The other one is harder to admit. The most useful idea in my own post arrived after I'd published it, from someone who owed me nothing, in a thread I could easily have treated as noise to defend against. If I'd shipped the rule airtight, nobody would have found the seam, because there wouldn't have been one to grab. The hole was the invitation. So I've stopped trying to publish things that can't be argued with. A clean rule with a visible flaw, put where strangers can reach it, pulls in angles I don't have and corrections I can't reach alone. Ship it before it's airtight. Leave the seam showing. The version that comes back is usually the one worth keeping, and if you're honest, it's usually not entirely yours.
I build WordPress plugins and write about AI tooling and security at https://raplsworks.com/.
Top comments (4)
The meta-story here is as interesting as the object-level lesson.
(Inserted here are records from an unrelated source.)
<file path="src/rtl/fixed_point_pkg.sv">
// Shared signed fixed-point format (Q16.16) plus the divider's sizing constants and FSM states.
package fixed_point;

  localparam int fraction_w = 16;

  typedef logic signed [31:0] fixed_point_t;

  localparam int FP_W         = $bits(fixed_point_t);
  localparam int FP_DIV_STEPS = FP_W + fraction_w;
  localparam int FP_DIV_CNT_W = $clog2(FP_DIV_STEPS + 1);

  typedef enum logic [1:0] {
    FP_DIV_IDLE,
    FP_DIV_DIVIDE,
    FP_DIV_DONE
  } fp_div_state_t;

endpackage

</file>
<file path="src/rtl/fixed_point_div.sv">
// Sequential signed fixed-point divider: result = (op1 << F) / op2, truncated toward zero,
// one restoring step per clock on magnitudes with sign fix-up on completion.
module fixed_point_div
  import fixed_point::*;
(
  input  logic         clk,
  input  logic         rst,
  input  logic         in_valid,
  output logic         in_ready,
  input  fixed_point_t op1,
  input  fixed_point_t op2,
  output logic         out_valid,
  input  logic         out_ready,
  output fixed_point_t result,
  output logic         overflow,
  output logic         div_by_zero
);

  localparam int W = FP_W;
  localparam int F = fraction_w;
  localparam int N = FP_DIV_STEPS;

  localparam logic [N-1:0] Q_NEG_MAX = {{F{1'b0}}, 1'b1, {(W-1){1'b0}}};
  localparam logic [N-1:0] Q_POS_MAX = Q_NEG_MAX - 1'b1;

  fp_div_state_t           state_q;
  logic [FP_DIV_CNT_W-1:0] cnt_q;
  logic [W:0]              rem_q;
  logic [N-1:0]            q_q;
  logic [W-1:0]            div_q;
  logic                    sign_q;
  fixed_point_t            result_q;
  logic                    overflow_q;
  logic                    dbz_q;

  logic [W:0]   rem_sh;
  logic         q_bit;
  logic [W:0]   rem_d;
  logic [N-1:0] q_d;

  // Magnitude as unsigned; the most-negative value maps to 2^(W-1).
  function automatic logic [W-1:0] abs_mag(input fixed_point_t x);
    logic [W-1:0] u;
    u = x;
    return x[W-1] ? (~u + 1'b1) : u;
  endfunction

  function automatic logic fix_overflow(input logic neg, input logic [N-1:0] mag);
    return neg ? (mag > Q_NEG_MAX) : (mag > Q_POS_MAX);
  endfunction

  function automatic fixed_point_t fix_result(input logic neg, input logic [N-1:0] mag);
    logic [W-1:0] lo;
    lo = mag[W-1:0];
    return neg ? fixed_point_t'(~lo + 1'b1) : fixed_point_t'(lo);
  endfunction

  // Restoring step: dividend bits stream out of Q's MSB while quotient bits enter its LSB.
  always_comb begin
    rem_sh = (rem_q << 1) | {{W{1'b0}}, q_q[N-1]};
    q_bit  = (rem_sh >= {1'b0, div_q});
    rem_d  = q_bit ? (rem_sh - {1'b0, div_q}) : rem_sh;
    q_d    = {q_q[N-2:0], q_bit};
  end

  always_ff @(posedge clk or posedge rst) begin
    if (rst) begin
      state_q    <= FP_DIV_IDLE;
      cnt_q      <= '0;
      rem_q      <= '0;
      q_q        <= '0;
      div_q      <= '0;
      sign_q     <= 1'b0;
      result_q   <= '0;
      overflow_q <= 1'b0;
      dbz_q      <= 1'b0;
    end else begin
      case (state_q)
        FP_DIV_IDLE: begin
          if (in_valid) begin
            sign_q  <= op1[W-1] ^ op2[W-1];
            div_q   <= abs_mag(op2);
            q_q     <= {abs_mag(op1), {F{1'b0}}};
            rem_q   <= '0;
            cnt_q   <= '0;
            state_q <= FP_DIV_DIVIDE;
          end
        end
        FP_DIV_DIVIDE: begin
          // A zero divisor is caught on the first cycle after capture.
          if (div_q == '0) begin
            result_q   <= '0;
            overflow_q <= 1'b1;
            dbz_q      <= 1'b1;
            state_q    <= FP_DIV_DONE;
          end else begin
            rem_q <= rem_d;
            q_q   <= q_d;
            cnt_q <= cnt_q + 1'b1;
            if (cnt_q == FP_DIV_CNT_W'(N - 1)) begin
              result_q   <= fix_result(sign_q, q_d);
              overflow_q <= fix_overflow(sign_q, q_d);
              dbz_q      <= 1'b0;
              state_q    <= FP_DIV_DONE;
            end
          end
        end
        FP_DIV_DONE: begin
          if (out_ready) state_q <= FP_DIV_IDLE;
        end
        default: state_q <= FP_DIV_IDLE;
      endcase
    end
  end

  assign in_ready    = (state_q == FP_DIV_IDLE);
  assign out_valid   = (state_q == FP_DIV_DONE);
  assign result      = result_q;
  assign overflow    = overflow_q;
  assign div_by_zero = dbz_q;

endmodule
</file>
<file path="config.mk">
export PLATFORM = sky130hd
export DESIGN_NAME = fixed_point_div
export DESIGN_NICKNAME = d
export VERILOG_FILES = /design/src/rtl/fixed_point_pkg.sv /design/src/rtl/fixed_point_div.sv
export SDC_FILE = /design/constraint.sdc
export NUM_CORES = 1
export LEC_CHECK = 0
export CAP_MARGIN = 30
export CORE_MARGIN = 2
export CORE_UTILIZATION = 35
export DETAILED_ROUTE_END_ITERATION = 6
export GPL_ROUTABILITY_DRIVEN = 0
export PLACE_DENSITY_LB_ADDON = 0.25
export SLEW_MARGIN = 20
export SYNTH_ARGS = -nofsm -noshare
export SYNTH_HDL_FRONTEND = slang
export SYNTH_SLANG_ARGS = --single-unit
</file>
<file path="constraint.sdc">
create_clock -name clk -period 5.7 [get_ports clk]
set_input_delay 0.855 -clock clk [delete_from_list [all_inputs] [get_ports clk]]
set_output_delay 0.855 -clock clk [all_outputs]
set_load 0.05 [all_outputs]
</file>
==> metrics.txt <==
status completed; Die Span Y 173 µm; YS warnings 0; fin util 0.434; Reg2Reg Depth 19; CTS tree yes; async set-reset flop share out of synthesis 1.00; top-area cell type share of the netlist area 0.388; fin. max-slew vios 0; Synth area leaders dfrtp_1, o21ai_0, xor2_1; start point of the critical path div_q[26]; Sink Count 155; Total Power 7.62 mW; Core Region 27,900 µm²; cts repair resizes 0; Pwr per Cell Area 628 nW/µm²; clk_lat worst skew 0.43 ns; setup TNS 0 ns; layout cells sized above 1 0.0563; number of max-cap violations 0; Max VDD drop 0.290 mV; Syn Area/Cell 8.28 µm²; Adder-Cell Fraction of Synth Area 0.0470; Crit Path Max Fanout 6; setup bufs post-CTS 0; CP endpoint kind flop; CTS HTree Levels 4; input/output buffers 103; Worst R2R End result[30]; Post-Place Cells 1,642; initial antenna violation count 0; worst hold path class reg -> reg; critical-path cell list inv_1 > ha_1 > a21o_1 > a21o_1 > a21oi_1 > a21oi_1 > a2111oi_0 > buf_4 > o21ai_4 > inv_2 > ha_1 > nand2_1 > or3_1 > or3_4 > or3_1 > or4_4 > o31ai_2 > xor2_1 > o21ai_1; largest family of logic cells by synthesized area compound AO/OA/AOI/OAI gates; Diodes inserted 0; crit path launch type flop; initial core utilization 0.358; Slew HR 0.403; simple-gate share of the synthesized area 0.192; Clock Path Buffers 2; starting DRC count in detailed routing 528; mux cell area share after synthesis 0.0103; vias per inst 5.25; fillers 2,799; maximum number of pins on one net before global-route repair 94; Post-Syn Area 10,000 µm²; fmax 0.211 GHz; number of global-route vias before repair 8,486; Cell Rows 61; DP HPWL 18.8 mm; post-synthesis xor/xnor area fraction 0.0998; total CTS buffers 17; antenna violation net count after detailed routing 0; Synth cell types 61; Die Span X 173 µm; Tot GR Track Use 0.175; crit path DAT 5.04 ns; final setup violating endpoints 0; number of remaining DRC errors 0; reg2reg setup slack 0.96 ns; crit-path max cell delay 0.49 ns; Mapped Nets 1,314; slowest cell on the critical path or4_4; via count 8,793; CP Capture Point result[30]; final clock skew 0.0170 ns; Area Overhead vs Synth 21.2%; Synth area leader dfrtp_1; CP required 6.00 ns; crit path kind reg -> reg; RSZ-0062 raised after global routing false; final worst path period share 0.832; DR WL/cell 15.5 µm; Static Leak 5.13 nW; nets@finish 1,389; register area share after synthesis 0.388; final hold violation count 0; I/O pins 104; GRT overflow 0; min Tclk post-route 4.74 ns; Die ar. 30,000 µm²; cells after synthesis 1,209; EDFF count, synth 0; Min-Delay Path Depth 2; number of synthesized register bits 155; Synth Area in Compound Gates 0.222; Worst Tran Pin Value 0.895 ns; ys flop type dfrtp_1; CTS Hold Bufs 0; CTS clk-pin slew, worst paths 0.07 ns; final non-filler cell total 1,675; first-pass GRT wire length 43.4 mm; Final Routed Wirelength 25.9 mm; clk root buf clkbuf_16; reg2reg start div_q[26]; HP Start result[0]; 1st-pass router iterations 7
## cell type report
cell class              count  area, µm²  area share
multi-input cells         943       5750       0.474
flip-flops and latches    155       3880       0.320
repair buffers            119       1210      0.0997
well taps                 378        473      0.0390
clock buffers              18        439      0.0362
clock inverters            14        196      0.0162
inverters                  48        185      0.0153
## worst max-delay path: cells and delay by family (launching register included)
kind	cells	cell delay, ns
AND/OR/NAND/NOR	5	1.78
AO/OA/AOI/OAI	8	1.43
adder cells (fa/ha/maj)	2	0.52
flip-flops	1	0.39
buffers and inverters	3	0.33
XOR/XNOR	1	0.17
## logic make-up (layout without fill, tap and decap cells)
kind of cell / count (synthesis) / in the layout
flops: 155 / 155
fa+ha+maj: 37 / 37
xor+xnor: 114 / 114
buf+inv: 111 / 199
mux: 10 / 10
simple gates: 409 / 409
compound gates: 373 / 373
## registers in the layout, summed over array words and instances (netlist names)
name / count
q_q: 48
div_by_zero: 1
rem_q: 32
state_q: 2
sign_q: 1
overflow: 1
result: 32
div_q: 32
cnt_q: 6
## report_power, final
group | total [mW] | switching (mW) | internal [mW]
registers | 2.09 | 0.477 | 1.61
clock network | 1.22 | 0.532 | 0.685
logic | 4.31 | 2.51 | 1.80
## Yosys cell counts, types with 7 or more instances
| cell type | number |
|---|---|
| nand3_1 | 41 |
| inv_1 | 47 |
| dfrtp_1 | 155 |
| o31ai_1 | 32 |
| mux2i_1 | 8 |
| nand2_1 | 185 |
| o41ai_1 | 14 |
| nor3_1 | 9 |
| nand4_1 | 8 |
| nor2b_1 | 10 |
| clkbuf_1 | 58 |
| xor2_1 | 88 |
| ha_1 | 36 |
| a31oi_1 | 7 |
| or3_1 | 13 |
| a21o_1 | 15 |
| o21ai_1 | 10 |
| or4_1 | 16 |
| xnor2_1 | 26 |
| o21ai_0 | 171 |
| nor4_1 | 18 |
| a21oi_1 | 72 |
| nor2_1 | 74 |
## stage by stage
step                      hold WS, ns  setup WS, ns  area, µm²
after floorplan                 0.467         0.667      10000
after global placement          0.461          1.12      11400
after detailed placement        0.472          1.01      11500
after CTS                       0.489         0.995      12100
after global routing            0.509         0.705      12100
final                           0.480         0.960      12100
## worst min-delay path by stage
stage,end
2_1_floorplan,rem_q[31]
3_3_place_gp,result[5]
3_5_place_dp,result[3]
4_1_cts,result[3]
5_1_grt,result[11]
6_report,result[0]
## placed cells by master, fill, tap and decap left out, drive strengths merged, types with 8 or more instances in the layout
master / count
nand2: 185
o21ai: 181
dfrtp: 155
clkdlybuf4s50: 103
xor2: 88
nor2: 74
a21oi: 72
inv: 55
nand3: 41
ha: 36
o31ai: 35
xnor2: 26
nor4: 18
clkbuf: 18
or4: 17
or3: 17
buf: 16
a21o: 15
o41ai: 14
nor2b: 10
nor3: 9
nand4: 8
mux2i: 8
## layer usage
layer	track usage	share of wire
met1	0.251	0.50
met2	0.280	0.45
met3	0.0242	0.031
met4	0.0367	0.0097
met5	0	0
Note: power is estimated with default switching activity, not from simulation.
Most authors would have either (a) quietly updated the post without attribution or (b) ignored the comment entirely. Writing a whole post that says "this reader was right and I was less right" is a different kind of move — and it's exactly the kind that builds actual trust with an audience, because it demonstrates the author's relationship with being wrong.
The rewritten rule is genuinely better: side-effect risk as the primary axis rather than context cost. The original rule works for pure reasoning tools but breaks on tools that touch external state, which is most of the interesting use cases. The side-effect-first framing also generalizes — it's why stateless tools can be lighter-weight even if they're technically more capable.
Curious whether the rule holds for agentic loops where the same tool might be called in stateful and stateless contexts depending on the task. Does your reader's version handle that, or does it still assume you can classify the tool's behavior at selection time?
Good question, and it's the spot where the rule needs tightening. Side-effect risk isn't really a property of the tool, it's a property of the call:
run shellorfetchis read-only in one invocation and mutating in the next, so classifying behavior at selection time doesn't hold. In an agentic loop I'd move the axis from the tool down to the call (tool plus args plus context) and gate per call, confirming only on the branches that change state. The tool stays selected; the caution moves to the moment it actually does something.That reframe lands cleanly — the call is the right unit, not the tool. It also suggests that in tight loops you'd want the confirmation step to happen as close to the mutation as possible, not at planning time when context is still forming. Gate late, not early.
Makes me wonder whether the pattern holds when the same agent re-enters a loop and the "same" call now carries different accumulated state. The tool is identical; the risk profile has shifted.
"Gate late, not early" is the right correction, and it follows straight from the call being the unit. If risk is a property of the call and not the tool, then the only honest moment to evaluate it is when the call's actual arguments exist, which is right before the mutation, not at planning time when you're still holding intentions instead of values. Confirming early just means confirming a guess about what the call will be.
Your re-entry case is the sharper half, and I think it breaks the "same call" assumption entirely. The call isn't the same call. Identical name, identical signature, but the thing that determines reversibility was never the signature, it was the state the call lands in. Second time through the loop, the world it's mutating has already been mutated once, so the same delete or write or upsert now sits on top of accumulated state, and a partial failure rolls back to a different place. So the rule has to gate on the call plus the state it's about to touch, evaluated fresh each iteration, not memoized from the first pass. The tool is identical, the risk is recomputed every time, because reversibility is a fact about the world at call time, not about the code. Good push, this is the part the original rule waves past.